Problem requirements – Every line of the entries below that includes "fell" belongs in the answer, copied as written.

Data in this exercise –
::::::::::

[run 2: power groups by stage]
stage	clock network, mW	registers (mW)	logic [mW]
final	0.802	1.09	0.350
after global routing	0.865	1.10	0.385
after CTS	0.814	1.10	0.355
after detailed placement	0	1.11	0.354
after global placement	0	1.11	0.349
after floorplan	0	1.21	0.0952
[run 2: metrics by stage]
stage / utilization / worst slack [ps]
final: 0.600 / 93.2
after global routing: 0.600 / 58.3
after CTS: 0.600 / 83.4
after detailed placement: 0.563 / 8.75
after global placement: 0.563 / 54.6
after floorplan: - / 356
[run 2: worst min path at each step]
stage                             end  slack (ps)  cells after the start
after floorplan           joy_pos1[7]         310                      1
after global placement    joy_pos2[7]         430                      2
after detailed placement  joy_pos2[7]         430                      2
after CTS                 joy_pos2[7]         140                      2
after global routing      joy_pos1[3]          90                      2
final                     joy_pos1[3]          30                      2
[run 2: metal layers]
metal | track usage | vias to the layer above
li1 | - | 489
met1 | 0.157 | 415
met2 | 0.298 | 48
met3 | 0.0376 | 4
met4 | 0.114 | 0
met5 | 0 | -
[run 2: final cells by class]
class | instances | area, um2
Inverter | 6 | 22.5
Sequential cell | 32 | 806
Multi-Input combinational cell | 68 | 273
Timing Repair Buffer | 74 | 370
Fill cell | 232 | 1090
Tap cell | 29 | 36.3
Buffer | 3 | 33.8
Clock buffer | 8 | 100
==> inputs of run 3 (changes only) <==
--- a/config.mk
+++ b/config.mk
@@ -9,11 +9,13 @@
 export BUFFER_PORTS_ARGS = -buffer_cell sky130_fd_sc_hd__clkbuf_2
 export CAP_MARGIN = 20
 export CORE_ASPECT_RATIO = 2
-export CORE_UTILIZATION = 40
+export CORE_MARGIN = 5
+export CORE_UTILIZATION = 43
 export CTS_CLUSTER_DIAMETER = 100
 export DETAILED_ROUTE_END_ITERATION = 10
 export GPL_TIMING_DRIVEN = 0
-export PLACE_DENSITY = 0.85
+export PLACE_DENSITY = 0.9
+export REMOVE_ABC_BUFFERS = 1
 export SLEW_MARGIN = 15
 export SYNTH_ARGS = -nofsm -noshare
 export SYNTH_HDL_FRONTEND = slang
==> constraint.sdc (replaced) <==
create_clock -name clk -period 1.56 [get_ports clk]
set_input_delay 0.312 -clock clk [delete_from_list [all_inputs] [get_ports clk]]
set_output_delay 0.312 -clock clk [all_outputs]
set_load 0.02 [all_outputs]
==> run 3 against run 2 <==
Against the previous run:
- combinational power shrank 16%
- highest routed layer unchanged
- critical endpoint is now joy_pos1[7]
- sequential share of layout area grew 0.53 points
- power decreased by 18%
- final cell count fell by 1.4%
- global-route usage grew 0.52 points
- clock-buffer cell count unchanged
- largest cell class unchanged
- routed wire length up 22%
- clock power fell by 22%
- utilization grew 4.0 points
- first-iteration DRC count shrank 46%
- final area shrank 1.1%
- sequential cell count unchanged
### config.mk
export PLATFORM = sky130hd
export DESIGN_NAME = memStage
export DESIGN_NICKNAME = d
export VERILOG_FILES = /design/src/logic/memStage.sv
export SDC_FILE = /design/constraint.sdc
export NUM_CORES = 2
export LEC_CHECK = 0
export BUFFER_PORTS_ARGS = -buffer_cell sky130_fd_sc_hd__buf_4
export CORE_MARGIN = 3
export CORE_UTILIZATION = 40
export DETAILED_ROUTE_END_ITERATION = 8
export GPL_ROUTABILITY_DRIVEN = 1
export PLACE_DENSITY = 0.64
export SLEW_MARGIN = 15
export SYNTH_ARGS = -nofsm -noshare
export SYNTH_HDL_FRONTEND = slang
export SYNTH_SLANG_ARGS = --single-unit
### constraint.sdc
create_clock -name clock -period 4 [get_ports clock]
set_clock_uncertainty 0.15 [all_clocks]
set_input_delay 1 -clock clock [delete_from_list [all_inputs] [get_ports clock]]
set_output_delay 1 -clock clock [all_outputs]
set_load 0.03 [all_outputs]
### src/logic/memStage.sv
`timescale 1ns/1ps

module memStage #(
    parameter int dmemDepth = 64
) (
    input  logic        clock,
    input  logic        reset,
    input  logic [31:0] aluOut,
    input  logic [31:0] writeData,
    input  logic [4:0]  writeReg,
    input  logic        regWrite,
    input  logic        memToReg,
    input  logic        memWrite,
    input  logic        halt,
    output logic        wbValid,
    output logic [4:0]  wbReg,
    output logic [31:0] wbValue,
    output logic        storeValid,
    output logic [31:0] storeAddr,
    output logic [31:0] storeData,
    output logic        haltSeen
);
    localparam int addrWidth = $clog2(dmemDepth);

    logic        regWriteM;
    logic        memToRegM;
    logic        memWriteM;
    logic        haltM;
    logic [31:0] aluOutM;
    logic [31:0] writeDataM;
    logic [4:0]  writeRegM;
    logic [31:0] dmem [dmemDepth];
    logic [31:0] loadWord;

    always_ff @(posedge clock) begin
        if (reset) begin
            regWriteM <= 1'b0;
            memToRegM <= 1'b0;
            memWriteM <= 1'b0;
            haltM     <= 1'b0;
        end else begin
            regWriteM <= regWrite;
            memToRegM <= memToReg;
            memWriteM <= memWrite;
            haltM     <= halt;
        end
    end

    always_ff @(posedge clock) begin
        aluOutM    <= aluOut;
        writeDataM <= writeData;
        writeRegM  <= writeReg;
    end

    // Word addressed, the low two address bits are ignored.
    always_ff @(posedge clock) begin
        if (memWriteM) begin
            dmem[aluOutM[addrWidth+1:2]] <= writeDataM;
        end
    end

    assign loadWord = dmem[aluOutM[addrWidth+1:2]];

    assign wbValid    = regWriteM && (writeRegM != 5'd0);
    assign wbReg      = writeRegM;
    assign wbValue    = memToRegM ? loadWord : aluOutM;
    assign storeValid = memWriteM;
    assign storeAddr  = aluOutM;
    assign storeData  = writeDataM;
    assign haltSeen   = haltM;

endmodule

::::::::::

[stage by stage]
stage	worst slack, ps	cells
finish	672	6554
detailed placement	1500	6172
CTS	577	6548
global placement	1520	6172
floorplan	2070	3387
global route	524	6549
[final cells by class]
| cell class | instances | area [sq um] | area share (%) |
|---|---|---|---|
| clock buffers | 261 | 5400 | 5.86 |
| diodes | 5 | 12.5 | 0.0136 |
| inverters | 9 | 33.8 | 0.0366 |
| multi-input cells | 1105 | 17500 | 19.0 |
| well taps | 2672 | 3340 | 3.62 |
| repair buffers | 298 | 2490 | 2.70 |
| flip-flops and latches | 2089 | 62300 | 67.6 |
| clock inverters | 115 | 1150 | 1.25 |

::::::::::

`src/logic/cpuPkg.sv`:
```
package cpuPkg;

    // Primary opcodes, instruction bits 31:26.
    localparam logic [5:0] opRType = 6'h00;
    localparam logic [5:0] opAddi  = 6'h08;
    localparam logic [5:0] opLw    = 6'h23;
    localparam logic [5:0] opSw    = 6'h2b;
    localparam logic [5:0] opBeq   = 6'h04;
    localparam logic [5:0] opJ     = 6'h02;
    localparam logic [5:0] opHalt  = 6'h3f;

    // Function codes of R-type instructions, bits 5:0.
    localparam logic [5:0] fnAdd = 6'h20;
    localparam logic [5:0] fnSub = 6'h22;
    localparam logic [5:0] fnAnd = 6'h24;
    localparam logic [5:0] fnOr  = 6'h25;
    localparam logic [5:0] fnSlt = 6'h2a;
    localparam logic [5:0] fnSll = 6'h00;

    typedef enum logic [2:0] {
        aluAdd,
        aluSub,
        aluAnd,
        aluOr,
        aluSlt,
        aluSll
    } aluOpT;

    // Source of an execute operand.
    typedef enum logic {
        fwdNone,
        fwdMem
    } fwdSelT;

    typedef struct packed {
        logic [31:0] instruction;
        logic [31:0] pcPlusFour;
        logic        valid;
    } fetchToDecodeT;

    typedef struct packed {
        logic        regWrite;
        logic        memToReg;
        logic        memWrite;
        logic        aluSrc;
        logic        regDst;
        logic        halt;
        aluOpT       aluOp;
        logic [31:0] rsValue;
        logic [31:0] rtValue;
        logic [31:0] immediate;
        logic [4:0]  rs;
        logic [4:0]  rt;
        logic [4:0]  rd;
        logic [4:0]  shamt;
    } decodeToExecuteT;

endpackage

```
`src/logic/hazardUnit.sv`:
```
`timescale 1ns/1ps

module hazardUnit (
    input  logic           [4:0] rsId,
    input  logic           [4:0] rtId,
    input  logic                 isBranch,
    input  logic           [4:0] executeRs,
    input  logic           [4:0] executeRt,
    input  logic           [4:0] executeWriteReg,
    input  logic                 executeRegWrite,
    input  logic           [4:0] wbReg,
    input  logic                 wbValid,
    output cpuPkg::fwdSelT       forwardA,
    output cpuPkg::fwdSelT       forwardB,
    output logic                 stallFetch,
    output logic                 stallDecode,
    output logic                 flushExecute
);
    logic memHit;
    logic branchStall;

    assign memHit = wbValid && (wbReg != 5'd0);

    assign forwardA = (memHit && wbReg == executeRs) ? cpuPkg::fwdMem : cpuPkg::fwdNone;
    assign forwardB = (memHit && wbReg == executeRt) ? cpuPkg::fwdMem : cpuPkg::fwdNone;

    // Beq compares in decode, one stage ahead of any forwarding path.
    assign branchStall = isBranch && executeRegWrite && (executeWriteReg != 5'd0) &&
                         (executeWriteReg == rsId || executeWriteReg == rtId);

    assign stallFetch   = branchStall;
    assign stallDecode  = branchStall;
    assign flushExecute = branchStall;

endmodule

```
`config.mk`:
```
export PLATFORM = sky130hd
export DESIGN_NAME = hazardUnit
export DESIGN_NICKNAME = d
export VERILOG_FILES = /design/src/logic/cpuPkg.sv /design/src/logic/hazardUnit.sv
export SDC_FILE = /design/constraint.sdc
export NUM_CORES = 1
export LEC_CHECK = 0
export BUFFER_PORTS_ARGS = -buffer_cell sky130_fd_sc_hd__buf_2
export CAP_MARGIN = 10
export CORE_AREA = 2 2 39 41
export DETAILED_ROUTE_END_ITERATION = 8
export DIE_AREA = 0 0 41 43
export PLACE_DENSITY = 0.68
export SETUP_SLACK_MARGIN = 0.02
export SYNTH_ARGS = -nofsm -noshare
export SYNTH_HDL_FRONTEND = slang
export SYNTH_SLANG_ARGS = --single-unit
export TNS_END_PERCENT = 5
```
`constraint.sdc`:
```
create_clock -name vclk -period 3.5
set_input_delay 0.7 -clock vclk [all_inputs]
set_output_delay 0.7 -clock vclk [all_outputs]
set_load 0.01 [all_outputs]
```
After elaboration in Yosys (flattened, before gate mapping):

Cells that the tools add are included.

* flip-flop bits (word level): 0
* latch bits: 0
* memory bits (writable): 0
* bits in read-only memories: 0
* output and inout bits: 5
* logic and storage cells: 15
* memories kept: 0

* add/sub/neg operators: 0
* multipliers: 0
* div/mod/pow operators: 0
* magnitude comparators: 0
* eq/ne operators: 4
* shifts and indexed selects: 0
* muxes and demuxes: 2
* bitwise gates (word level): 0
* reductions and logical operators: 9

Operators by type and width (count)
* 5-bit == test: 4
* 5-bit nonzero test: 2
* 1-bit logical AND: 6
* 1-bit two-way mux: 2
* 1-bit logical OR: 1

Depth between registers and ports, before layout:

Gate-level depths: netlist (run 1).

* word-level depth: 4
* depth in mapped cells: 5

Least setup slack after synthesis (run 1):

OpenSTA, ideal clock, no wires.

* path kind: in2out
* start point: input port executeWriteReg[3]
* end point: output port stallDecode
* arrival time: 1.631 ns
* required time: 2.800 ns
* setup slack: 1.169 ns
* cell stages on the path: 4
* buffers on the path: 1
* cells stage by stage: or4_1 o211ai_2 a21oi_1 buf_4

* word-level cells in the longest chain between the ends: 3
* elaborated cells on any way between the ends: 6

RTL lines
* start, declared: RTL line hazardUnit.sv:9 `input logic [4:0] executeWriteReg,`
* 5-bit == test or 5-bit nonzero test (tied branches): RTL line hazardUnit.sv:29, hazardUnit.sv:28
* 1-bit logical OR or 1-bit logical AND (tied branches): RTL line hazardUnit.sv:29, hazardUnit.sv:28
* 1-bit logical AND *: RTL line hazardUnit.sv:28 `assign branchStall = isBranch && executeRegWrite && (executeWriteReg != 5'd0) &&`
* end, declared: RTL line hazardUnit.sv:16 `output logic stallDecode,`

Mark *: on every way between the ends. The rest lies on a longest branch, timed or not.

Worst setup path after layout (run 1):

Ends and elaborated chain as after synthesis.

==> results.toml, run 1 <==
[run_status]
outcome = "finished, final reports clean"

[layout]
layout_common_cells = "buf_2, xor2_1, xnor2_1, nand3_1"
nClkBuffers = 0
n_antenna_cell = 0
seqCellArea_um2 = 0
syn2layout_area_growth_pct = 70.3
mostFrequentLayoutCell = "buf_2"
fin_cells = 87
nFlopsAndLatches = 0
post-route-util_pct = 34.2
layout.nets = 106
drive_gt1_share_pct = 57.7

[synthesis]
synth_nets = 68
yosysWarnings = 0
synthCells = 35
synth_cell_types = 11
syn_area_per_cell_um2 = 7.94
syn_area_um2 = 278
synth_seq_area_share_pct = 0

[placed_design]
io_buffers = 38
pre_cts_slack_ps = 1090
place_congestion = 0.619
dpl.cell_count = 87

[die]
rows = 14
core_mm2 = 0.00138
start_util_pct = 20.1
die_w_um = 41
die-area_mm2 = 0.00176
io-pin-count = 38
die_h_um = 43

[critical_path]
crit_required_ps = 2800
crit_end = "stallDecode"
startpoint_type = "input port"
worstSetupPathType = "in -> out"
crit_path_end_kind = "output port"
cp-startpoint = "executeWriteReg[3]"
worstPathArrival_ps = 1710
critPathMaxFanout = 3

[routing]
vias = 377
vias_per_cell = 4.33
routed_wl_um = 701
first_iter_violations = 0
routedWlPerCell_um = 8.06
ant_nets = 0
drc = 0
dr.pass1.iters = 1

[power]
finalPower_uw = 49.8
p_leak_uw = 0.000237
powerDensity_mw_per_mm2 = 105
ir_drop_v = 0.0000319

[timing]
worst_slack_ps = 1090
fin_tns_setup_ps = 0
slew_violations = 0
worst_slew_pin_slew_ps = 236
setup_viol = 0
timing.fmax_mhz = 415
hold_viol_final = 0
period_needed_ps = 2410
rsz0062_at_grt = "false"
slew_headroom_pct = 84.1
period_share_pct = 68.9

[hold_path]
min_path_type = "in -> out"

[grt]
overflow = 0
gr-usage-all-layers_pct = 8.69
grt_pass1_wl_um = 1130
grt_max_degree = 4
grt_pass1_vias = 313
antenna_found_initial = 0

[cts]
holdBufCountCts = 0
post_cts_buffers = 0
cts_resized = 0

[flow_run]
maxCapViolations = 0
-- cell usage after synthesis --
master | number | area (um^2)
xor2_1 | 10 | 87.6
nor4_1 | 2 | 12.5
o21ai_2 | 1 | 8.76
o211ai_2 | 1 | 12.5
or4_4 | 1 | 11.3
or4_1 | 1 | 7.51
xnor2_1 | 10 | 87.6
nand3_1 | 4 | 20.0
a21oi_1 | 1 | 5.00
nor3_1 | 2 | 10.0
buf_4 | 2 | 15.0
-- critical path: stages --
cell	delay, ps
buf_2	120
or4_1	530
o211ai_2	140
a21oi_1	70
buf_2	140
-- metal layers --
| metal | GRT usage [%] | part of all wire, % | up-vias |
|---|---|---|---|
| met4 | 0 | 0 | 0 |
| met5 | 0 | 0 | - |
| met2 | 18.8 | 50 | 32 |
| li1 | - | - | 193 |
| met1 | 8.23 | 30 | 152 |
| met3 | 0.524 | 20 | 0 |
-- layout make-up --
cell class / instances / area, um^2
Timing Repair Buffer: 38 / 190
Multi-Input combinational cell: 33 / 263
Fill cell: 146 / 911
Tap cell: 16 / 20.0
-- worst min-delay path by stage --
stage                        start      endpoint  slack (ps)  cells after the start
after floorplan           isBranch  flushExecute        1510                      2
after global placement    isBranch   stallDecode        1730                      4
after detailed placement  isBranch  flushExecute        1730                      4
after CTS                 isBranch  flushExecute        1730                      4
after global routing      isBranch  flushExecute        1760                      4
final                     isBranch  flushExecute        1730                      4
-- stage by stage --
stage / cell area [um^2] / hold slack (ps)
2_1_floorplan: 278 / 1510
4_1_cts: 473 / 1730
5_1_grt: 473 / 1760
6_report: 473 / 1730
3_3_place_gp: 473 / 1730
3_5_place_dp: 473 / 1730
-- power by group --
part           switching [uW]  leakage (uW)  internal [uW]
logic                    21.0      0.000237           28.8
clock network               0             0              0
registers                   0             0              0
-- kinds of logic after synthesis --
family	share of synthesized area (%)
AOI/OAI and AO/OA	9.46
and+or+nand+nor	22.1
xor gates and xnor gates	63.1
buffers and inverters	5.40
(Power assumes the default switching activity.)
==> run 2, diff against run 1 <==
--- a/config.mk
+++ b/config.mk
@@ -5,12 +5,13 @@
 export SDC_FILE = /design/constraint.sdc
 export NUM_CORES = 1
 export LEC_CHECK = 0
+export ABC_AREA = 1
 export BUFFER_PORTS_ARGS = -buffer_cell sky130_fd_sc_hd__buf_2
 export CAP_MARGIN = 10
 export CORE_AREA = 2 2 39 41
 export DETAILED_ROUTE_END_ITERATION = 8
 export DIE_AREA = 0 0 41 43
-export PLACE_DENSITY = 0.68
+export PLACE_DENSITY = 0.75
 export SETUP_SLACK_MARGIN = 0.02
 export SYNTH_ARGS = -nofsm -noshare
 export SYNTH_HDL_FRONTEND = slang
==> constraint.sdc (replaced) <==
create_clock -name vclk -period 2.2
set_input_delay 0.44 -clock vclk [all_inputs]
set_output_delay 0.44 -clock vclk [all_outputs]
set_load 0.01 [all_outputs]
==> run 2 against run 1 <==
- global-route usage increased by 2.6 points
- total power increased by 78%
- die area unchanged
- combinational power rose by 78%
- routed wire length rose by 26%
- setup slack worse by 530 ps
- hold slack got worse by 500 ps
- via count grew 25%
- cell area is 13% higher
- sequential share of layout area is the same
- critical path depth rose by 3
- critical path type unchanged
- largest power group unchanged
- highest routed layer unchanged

::::::::::

Solved problem –
- final cell count fell by 1.4%
- clock power fell by 22%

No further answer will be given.